<file path="src/hdl/sfa_pkg.sv">
// shared constants, codes and types of the sequenced feed arbiter
// no dependencies; imported by every module of the block
package sfa_pkg;

    localparam int TABLE_DEPTH = 32;
    localparam int TAG_BITS    = 32;

    localparam int IDX_W  = $clog2(TABLE_DEPTH);
    localparam int USED_W = $clog2(TABLE_DEPTH + 1);
    localparam int CAP_W  = 6;
    localparam int SEQ_W  = 64;
    localparam int TAG_W  = 32;
    localparam int CNT_W  = 32;
    localparam int ACC_W  = 6;

    localparam logic [TAG_W-1:0] TAG_MASK = (TAG_BITS >= TAG_W) ? {TAG_W{1'b1}} :
        TAG_W'((64'd1 << TAG_BITS) - 64'd1);

    // result kinds
    localparam logic [1:0] KIND_REL  = 2'd0;
    localparam logic [1:0] KIND_REQ  = 2'd1;
    localparam logic [1:0] KIND_OVF  = 2'd2;
    localparam logic [1:0] KIND_DONE = 2'd3;

    // configuration register indexes
    localparam logic [1:0] CFG_START_KNOWN = 2'd0;
    localparam logic [1:0] CFG_START_SEQ   = 2'd1;
    localparam logic [1:0] CFG_CAP_LIMIT   = 2'd2;

    // stream word widths
    localparam int S_TDATA_W = 104;
    localparam int M_TDATA_W = 232;

    // table update request from the sequencer
    typedef struct packed {
        logic             wr_en;
        logic             clr_en;
        logic [SEQ_W-1:0] seq;
        logic             side;
        logic [TAG_W-1:0] tag;
    } tbl_ctrl_t;

    // shared comparator result
    typedef struct packed {
        logic eq;
        logic lt;
    } cmp_res_t;

endpackage

</file>
<file path="src/hdl/sequenced_feed_arbiter.sv">
// top level of the A/B feed arbiter: sequencer, config registers, result register
// depends on sfa_pkg, sfa_cmp and sfa_table
//
//  channel   direction  handshake            payload
//  s_        in         s_tvalid/s_tready    s_tdata, s_tuser, s_tlast
//  m_        out        m_tvalid/m_tready    m_tdata, m_tuser, m_tlast
//  cfg_      in         cfg_valid/cfg_ready  cfg_index, cfg_data
//
// a message word passes the accept, check, place and after steps, with a duplicate scan
// of the table before place when the table is not empty (a stale or duplicate word skips
// place); a packet end adds a drain step, then per released word a find scan of the table
// and a release step, then a failed find scan and a minimum scan, a request step and the
// done word. with an empty table the drain goes straight to the done word.
// reset is synchronous, active low; the table comes out empty with no pass.
// a stalled m_ side holds the sequencer at the next result; s_tready is low meanwhile.
module sequenced_feed_arbiter (
    input  logic                            aclk,
    input  logic                            aresetn,
    input  logic                            s_tvalid,
    output logic                            s_tready,
    // msg_sequence[63:0], feed_side[64], payload_tag[96:65], zero fill
    input  logic [sfa_pkg::S_TDATA_W-1:0]   s_tdata,
    // has_message[0]
    input  logic                            s_tuser,
    input  logic                            s_tlast,
    output logic                            m_tvalid,
    input  logic                            m_tready,
    // first_seq[63:0], last_seq[127:64], out_side[128], out_tag[160:129],
    // accepted_count[166:161], duplicate_total[198:167],
    // request_total[230:199], zero fill
    output logic [sfa_pkg::M_TDATA_W-1:0]   m_tdata,
    // kind[1:0]
    output logic [1:0]                      m_tuser,
    output logic                            m_tlast,
    input  logic                            cfg_valid,
    output logic                            cfg_ready,
    input  logic [1:0]                      cfg_index,
    input  logic [sfa_pkg::SEQ_W-1:0]       cfg_data
);
    import sfa_pkg::*;

    typedef enum logic [3:0] {
        S_IDLE, S_CHECK, S_DUPSCAN, S_PLACE, S_AFTER,
        S_DRAIN, S_FIND, S_REL, S_MIN, S_REQ, S_DONE
    } state_t;

    state_t            state_reg, state_next;
    logic [IDX_W-1:0]  idx_reg, idx_next;
    logic [SEQ_W-1:0]  in_seq_reg, in_seq_next;
    logic              in_side_reg, in_side_next;
    logic [TAG_W-1:0]  in_tag_reg, in_tag_next;
    logic              in_has_reg, in_has_next;
    logic              in_end_reg, in_end_next;
    logic              exp_valid_reg, exp_valid_next;
    logic [SEQ_W-1:0]  exp_seq_reg, exp_seq_next;
    logic              pend_valid_reg, pend_valid_next;
    logic [SEQ_W-1:0]  pend_first_reg, pend_first_next;
    logic [SEQ_W-1:0]  pend_last_reg, pend_last_next;
    logic [ACC_W-1:0]  pkt_acc_reg, pkt_acc_next;
    logic [CNT_W-1:0]  dup_cnt_reg, dup_cnt_next;
    logic [CNT_W-1:0]  req_cnt_reg, req_cnt_next;
    logic [SEQ_W-1:0]  low_reg, low_next;
    logic              any_reg, any_next;
    logic              start_known_reg;
    logic [SEQ_W-1:0]  start_seq_reg;
    logic [CAP_W-1:0]  cap_limit_reg;

    logic              out_valid_reg, out_valid_next;
    logic [1:0]        out_kind_reg, out_kind_next;
    logic [SEQ_W-1:0]  out_first_reg, out_first_next;
    logic [SEQ_W-1:0]  out_last_reg, out_last_next;
    logic              out_side_reg, out_side_next;
    logic [TAG_W-1:0]  out_tag_reg, out_tag_next;
    logic [ACC_W-1:0]  out_acc_reg, out_acc_next;
    logic [CNT_W-1:0]  out_dup_reg, out_dup_next;
    logic [CNT_W-1:0]  out_req_reg, out_req_next;
    logic              out_tlast_reg, out_tlast_next;

    tbl_ctrl_t         tbl_ctrl;
    logic              rd_valid;
    logic [SEQ_W-1:0]  rd_seq;
    logic              rd_side;
    logic [TAG_W-1:0]  rd_tag;
    logic [USED_W-1:0] used;
    logic [SEQ_W-1:0]  cmp_a, cmp_b;
    cmp_res_t          cmp;
    logic [CAP_W-1:0]  cap_eff;
    logic              out_free;
    logic              idx_last;
    logic [SEQ_W-1:0]  low_m1;
    logic [CNT_W-1:0]  req_inc;

    sfa_table u_table (
        .aclk     (aclk),
        .aresetn  (aresetn),
        .rd_idx   (idx_reg),
        .ctrl     (tbl_ctrl),
        .rd_valid (rd_valid),
        .rd_seq   (rd_seq),
        .rd_side  (rd_side),
        .rd_tag   (rd_tag),
        .used     (used)
    );

    sfa_cmp u_cmp (
        .a   (cmp_a),
        .b   (cmp_b),
        .res (cmp)
    );

    // operand selection for the shared comparator
    always_comb begin
        unique case (state_reg)
            S_CHECK: begin
                cmp_a = in_seq_reg;
                cmp_b = exp_seq_reg;
            end
            S_DUPSCAN: begin
                cmp_a = rd_seq;
                cmp_b = in_seq_reg;
            end
            S_MIN: begin
                cmp_a = rd_seq;
                cmp_b = low_reg;
            end
            S_REQ: begin
                cmp_a = exp_seq_reg;
                cmp_b = low_reg;
            end
            default: begin
                cmp_a = rd_seq;
                cmp_b = exp_seq_reg;
            end
        endcase
    end

    assign cap_eff  = (cap_limit_reg == '0) ? CAP_W'(1) :
                      (cap_limit_reg > CAP_W'(TABLE_DEPTH)) ? CAP_W'(TABLE_DEPTH) :
                      cap_limit_reg;
    assign out_free = !out_valid_reg || m_tready;
    assign idx_last = (idx_reg == IDX_W'(TABLE_DEPTH - 1));
    assign low_m1   = low_reg - SEQ_W'(1);
    assign req_inc  = (req_cnt_reg == {CNT_W{1'b1}}) ? req_cnt_reg : req_cnt_reg + CNT_W'(1);

    always_comb begin
        state_next      = state_reg;
        idx_next        = idx_reg;
        in_seq_next     = in_seq_reg;
        in_side_next    = in_side_reg;
        in_tag_next     = in_tag_reg;
        in_has_next     = in_has_reg;
        in_end_next     = in_end_reg;
        exp_valid_next  = exp_valid_reg;
        exp_seq_next    = exp_seq_reg;
        pend_valid_next = pend_valid_reg;
        pend_first_next = pend_first_reg;
        pend_last_next  = pend_last_reg;
        pkt_acc_next    = pkt_acc_reg;
        dup_cnt_next    = dup_cnt_reg;
        req_cnt_next    = req_cnt_reg;
        low_next        = low_reg;
        any_next        = any_reg;

        out_valid_next  = out_valid_reg && !m_tready;
        out_kind_next   = out_kind_reg;
        out_first_next  = out_first_reg;
        out_last_next   = out_last_reg;
        out_side_next   = out_side_reg;
        out_tag_next    = out_tag_reg;
        out_acc_next    = out_acc_reg;
        out_dup_next    = out_dup_reg;
        out_req_next    = out_req_reg;
        out_tlast_next  = out_tlast_reg;

        tbl_ctrl        = '0;
        tbl_ctrl.seq    = in_seq_reg;
        tbl_ctrl.side   = in_side_reg;
        tbl_ctrl.tag    = in_tag_reg;

        unique case (state_reg)
            S_IDLE: begin
                if (s_tvalid) begin
                    in_seq_next  = s_tdata[63:0];
                    in_side_next = s_tdata[64];
                    in_tag_next  = s_tdata[96:65] & TAG_MASK;
                    in_has_next  = s_tuser;
                    in_end_next  = s_tlast || !s_tuser;
                    if (!exp_valid_reg) begin
                        exp_valid_next = 1'b1;
                        exp_seq_next   = start_known_reg ? start_seq_reg : s_tdata[63:0];
                    end
                    state_next = S_CHECK;
                end
            end
            S_CHECK: begin
                idx_next = '0;
                priority if (!in_has_reg) begin
                    state_next = S_DRAIN;
                end else if (cmp.lt) begin
                    if (dup_cnt_reg != {CNT_W{1'b1}}) dup_cnt_next = dup_cnt_reg + CNT_W'(1);
                    state_next = S_AFTER;
                end else if (used == '0) begin
                    state_next = S_PLACE;
                end else begin
                    state_next = S_DUPSCAN;
                end
            end
            S_DUPSCAN: begin
                priority if (rd_valid && cmp.eq) begin
                    if (dup_cnt_reg != {CNT_W{1'b1}}) dup_cnt_next = dup_cnt_reg + CNT_W'(1);
                    state_next = S_AFTER;
                end else if (idx_last) begin
                    state_next = S_PLACE;
                end else begin
                    idx_next = idx_reg + IDX_W'(1);
                end
            end
            S_PLACE: begin
                if (CAP_W'(used) >= cap_eff) begin
                    if (out_free) begin
                        out_valid_next = 1'b1;
                        out_kind_next  = KIND_OVF;
                        out_first_next = in_seq_reg;
                        out_last_next  = '0;
                        out_side_next  = 1'b0;
                        out_tag_next   = '0;
                        out_acc_next   = '0;
                        out_dup_next   = dup_cnt_reg;
                        out_req_next   = req_cnt_reg;
                        out_tlast_next = !in_end_reg;
                        state_next     = S_AFTER;
                    end
                end else begin
                    tbl_ctrl.wr_en = 1'b1;
                    if (pkt_acc_reg != {ACC_W{1'b1}}) pkt_acc_next = pkt_acc_reg + ACC_W'(1);
                    state_next = S_AFTER;
                end
            end
            S_AFTER: begin
                idx_next   = '0;
                state_next = in_end_reg ? S_DRAIN : S_IDLE;
            end
            S_DRAIN: begin
                idx_next   = '0;
                any_next   = 1'b0;
                state_next = (used == '0) ? S_DONE : S_FIND;
            end
            S_FIND: begin
                priority if (rd_valid && cmp.eq) begin
                    state_next = S_REL;
                end else if (idx_last) begin
                    idx_next   = '0;
                    state_next = S_MIN;
                end else begin
                    idx_next = idx_reg + IDX_W'(1);
                end
            end
            S_REL: begin
                // idx still points at the hit slot
                if (out_free) begin
                    out_valid_next  = 1'b1;
                    out_kind_next   = KIND_REL;
                    out_first_next  = rd_seq;
                    out_last_next   = '0;
                    out_side_next   = rd_side;
                    out_tag_next    = rd_tag;
                    out_acc_next    = '0;
                    out_dup_next    = dup_cnt_reg;
                    out_req_next    = req_cnt_reg;
                    out_tlast_next  = 1'b0;
                    tbl_ctrl.clr_en = 1'b1;
                    exp_seq_next    = exp_seq_reg + SEQ_W'(1);
                    pend_valid_next = 1'b0;
                    state_next      = S_DRAIN;
                end
            end
            S_MIN: begin
                if (rd_valid && (!any_reg || cmp.lt)) begin
                    low_next = rd_seq;
                    any_next = 1'b1;
                end
                if (idx_last) begin
                    state_next = S_REQ;
                end else begin
                    idx_next = idx_reg + IDX_W'(1);
                end
            end
            S_REQ: begin
                if (any_reg && cmp.lt && (!pend_valid_reg || pend_first_reg != exp_seq_reg
                                          || pend_last_reg != low_m1)) begin
                    if (out_free) begin
                        pend_valid_next = 1'b1;
                        pend_first_next = exp_seq_reg;
                        pend_last_next  = low_m1;
                        req_cnt_next    = req_inc;
                        out_valid_next  = 1'b1;
                        out_kind_next   = KIND_REQ;
                        out_first_next  = exp_seq_reg;
                        out_last_next   = low_m1;
                        out_side_next   = 1'b0;
                        out_tag_next    = '0;
                        out_acc_next    = '0;
                        out_dup_next    = dup_cnt_reg;
                        out_req_next    = req_inc;
                        out_tlast_next  = 1'b0;
                        state_next      = S_DONE;
                    end
                end else begin
                    state_next = S_DONE;
                end
            end
            S_DONE: begin
                if (out_free) begin
                    out_valid_next = 1'b1;
                    out_kind_next  = KIND_DONE;
                    out_first_next = exp_seq_reg;
                    out_last_next  = '0;
                    out_side_next  = 1'b0;
                    out_tag_next   = '0;
                    out_acc_next   = pkt_acc_reg;
                    out_dup_next   = dup_cnt_reg;
                    out_req_next   = req_cnt_reg;
                    out_tlast_next = 1'b1;
                    pkt_acc_next   = '0;
                    state_next     = S_IDLE;
                end
            end
            default: begin
                state_next = S_IDLE;
            end
        endcase
    end

    always_ff @(posedge aclk) begin
        if (!aresetn) begin
            state_reg       <= S_IDLE;
            exp_valid_reg   <= 1'b0;
            exp_seq_reg     <= '0;
            pend_valid_reg  <= 1'b0;
            pend_first_reg  <= '0;
            pend_last_reg   <= '0;
            pkt_acc_reg     <= '0;
            dup_cnt_reg     <= '0;
            req_cnt_reg     <= '0;
            out_valid_reg   <= 1'b0;
            start_known_reg <= 1'b0;
            start_seq_reg   <= '0;
            cap_limit_reg   <= CAP_W'(TABLE_DEPTH);
        end else begin
            state_reg      <= state_next;
            exp_valid_reg  <= exp_valid_next;
            exp_seq_reg    <= exp_seq_next;
            pend_valid_reg <= pend_valid_next;
            pend_first_reg <= pend_first_next;
            pend_last_reg  <= pend_last_next;
            pkt_acc_reg    <= pkt_acc_next;
            dup_cnt_reg    <= dup_cnt_next;
            req_cnt_reg    <= req_cnt_next;
            out_valid_reg  <= out_valid_next;
            if (cfg_valid) begin
                unique case (cfg_index)
                    CFG_START_KNOWN: start_known_reg <= cfg_data[0];
                    CFG_START_SEQ:   start_seq_reg   <= cfg_data;
                    CFG_CAP_LIMIT:   cap_limit_reg   <= cfg_data[CAP_W-1:0];
                    default:         ;
                endcase
            end
        end
        // datapath registers, no reset needed
        idx_reg       <= idx_next;
        in_seq_reg    <= in_seq_next;
        in_side_reg   <= in_side_next;
        in_tag_reg    <= in_tag_next;
        in_has_reg    <= in_has_next;
        in_end_reg    <= in_end_next;
        low_reg       <= low_next;
        any_reg       <= any_next;
        out_kind_reg  <= out_kind_next;
        out_first_reg <= out_first_next;
        out_last_reg  <= out_last_next;
        out_side_reg  <= out_side_next;
        out_tag_reg   <= out_tag_next;
        out_acc_reg   <= out_acc_next;
        out_dup_reg   <= out_dup_next;
        out_req_reg   <= out_req_next;
        out_tlast_reg <= out_tlast_next;
    end

    assign s_tready  = (state_reg == S_IDLE);
    assign cfg_ready = 1'b1;
    assign m_tvalid  = out_valid_reg;
    assign m_tuser   = out_kind_reg;
    assign m_tlast   = out_tlast_reg;
    assign m_tdata   = {1'b0, out_req_reg, out_dup_reg, out_acc_reg, out_tag_reg,
                        out_side_reg, out_last_reg, out_first_reg};

endmodule

</file>
<file path="src/hdl/sfa_cmp.sv">
// shared 64-bit comparator of the sequencer: equality and unsigned less-than
// depends on sfa_pkg
module sfa_cmp (
    input  logic [sfa_pkg::SEQ_W-1:0] a,
    input  logic [sfa_pkg::SEQ_W-1:0] b,
    output sfa_pkg::cmp_res_t         res
);
    import sfa_pkg::*;

    assign res.eq = (a == b);
    assign res.lt = (a < b);

endmodule

</file>
<file path="src/hdl/sfa_table.sv">
// reorder table: per-slot valid bits, sequence, side and tag stores, fill count
// depends on sfa_pkg; written and read by the sequencer in the top level
module sfa_table (
    input  logic                          aclk,
    input  logic                          aresetn,
    input  logic [sfa_pkg::IDX_W-1:0]     rd_idx,
    input  sfa_pkg::tbl_ctrl_t            ctrl,
    output logic                          rd_valid,
    output logic [sfa_pkg::SEQ_W-1:0]     rd_seq,
    output logic                          rd_side,
    output logic [sfa_pkg::TAG_W-1:0]     rd_tag,
    output logic [sfa_pkg::USED_W-1:0]    used
);
    import sfa_pkg::*;

    logic [TABLE_DEPTH-1:0] valid_reg;
    logic [SEQ_W-1:0]       seq_reg  [TABLE_DEPTH];
    logic                   side_reg [TABLE_DEPTH];
    logic [TAG_W-1:0]       tag_reg  [TABLE_DEPTH];
    logic [USED_W-1:0]      used_reg;
    logic [IDX_W-1:0]       free_idx;

    // lowest free slot
    always_comb begin
        free_idx = '0;
        for (int i = TABLE_DEPTH - 1; i >= 0; i--) begin
            if (!valid_reg[i]) begin
                free_idx = IDX_W'(i);
            end
        end
    end

    always_ff @(posedge aclk) begin
        if (!aresetn) begin
            valid_reg <= '0;
            used_reg  <= '0;
        end else if (ctrl.wr_en) begin
            valid_reg[free_idx] <= 1'b1;
            used_reg            <= used_reg + USED_W'(1);
        end else if (ctrl.clr_en) begin
            valid_reg[rd_idx] <= 1'b0;
            used_reg          <= used_reg - USED_W'(1);
        end
    end

    always_ff @(posedge aclk) begin
        if (ctrl.wr_en) begin
            seq_reg[free_idx]  <= ctrl.seq;
            side_reg[free_idx] <= ctrl.side;
            tag_reg[free_idx]  <= ctrl.tag;
        end
    end

    assign rd_valid = valid_reg[rd_idx];
    assign rd_seq   = seq_reg[rd_idx];
    assign rd_side  = side_reg[rd_idx];
    assign rd_tag   = tag_reg[rd_idx];
    assign used     = used_reg;

endmodule

</file>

▸ PROBLEM STATEMENT:
Nothing but the lines from the one with "free_idx = '0;" through the end of the data above should be reproduced, each exactly, both ends included.

▸ TASK RESULT:
        free_idx = '0;
        for (int i = TABLE_DEPTH - 1; i >= 0; i--) begin
            if (!valid_reg[i]) begin
                free_idx = IDX_W'(i);
            end
        end
    end

    always_ff @(posedge aclk) begin
        if (!aresetn) begin
            valid_reg <= '0;
            used_reg  <= '0;
        end else if (ctrl.wr_en) begin
            valid_reg[free_idx] <= 1'b1;
            used_reg            <= used_reg + USED_W'(1);
        end else if (ctrl.clr_en) begin
            valid_reg[rd_idx] <= 1'b0;
            used_reg          <= used_reg - USED_W'(1);
        end
    end

    always_ff @(posedge aclk) begin
        if (ctrl.wr_en) begin
            seq_reg[free_idx]  <= ctrl.seq;
            side_reg[free_idx] <= ctrl.side;
            tag_reg[free_idx]  <= ctrl.tag;
        end
    end

    assign rd_valid = valid_reg[rd_idx];
    assign rd_seq   = seq_reg[rd_idx];
    assign rd_side  = side_reg[rd_idx];
    assign rd_tag   = tag_reg[rd_idx];
    assign used     = used_reg;

endmodule

</file>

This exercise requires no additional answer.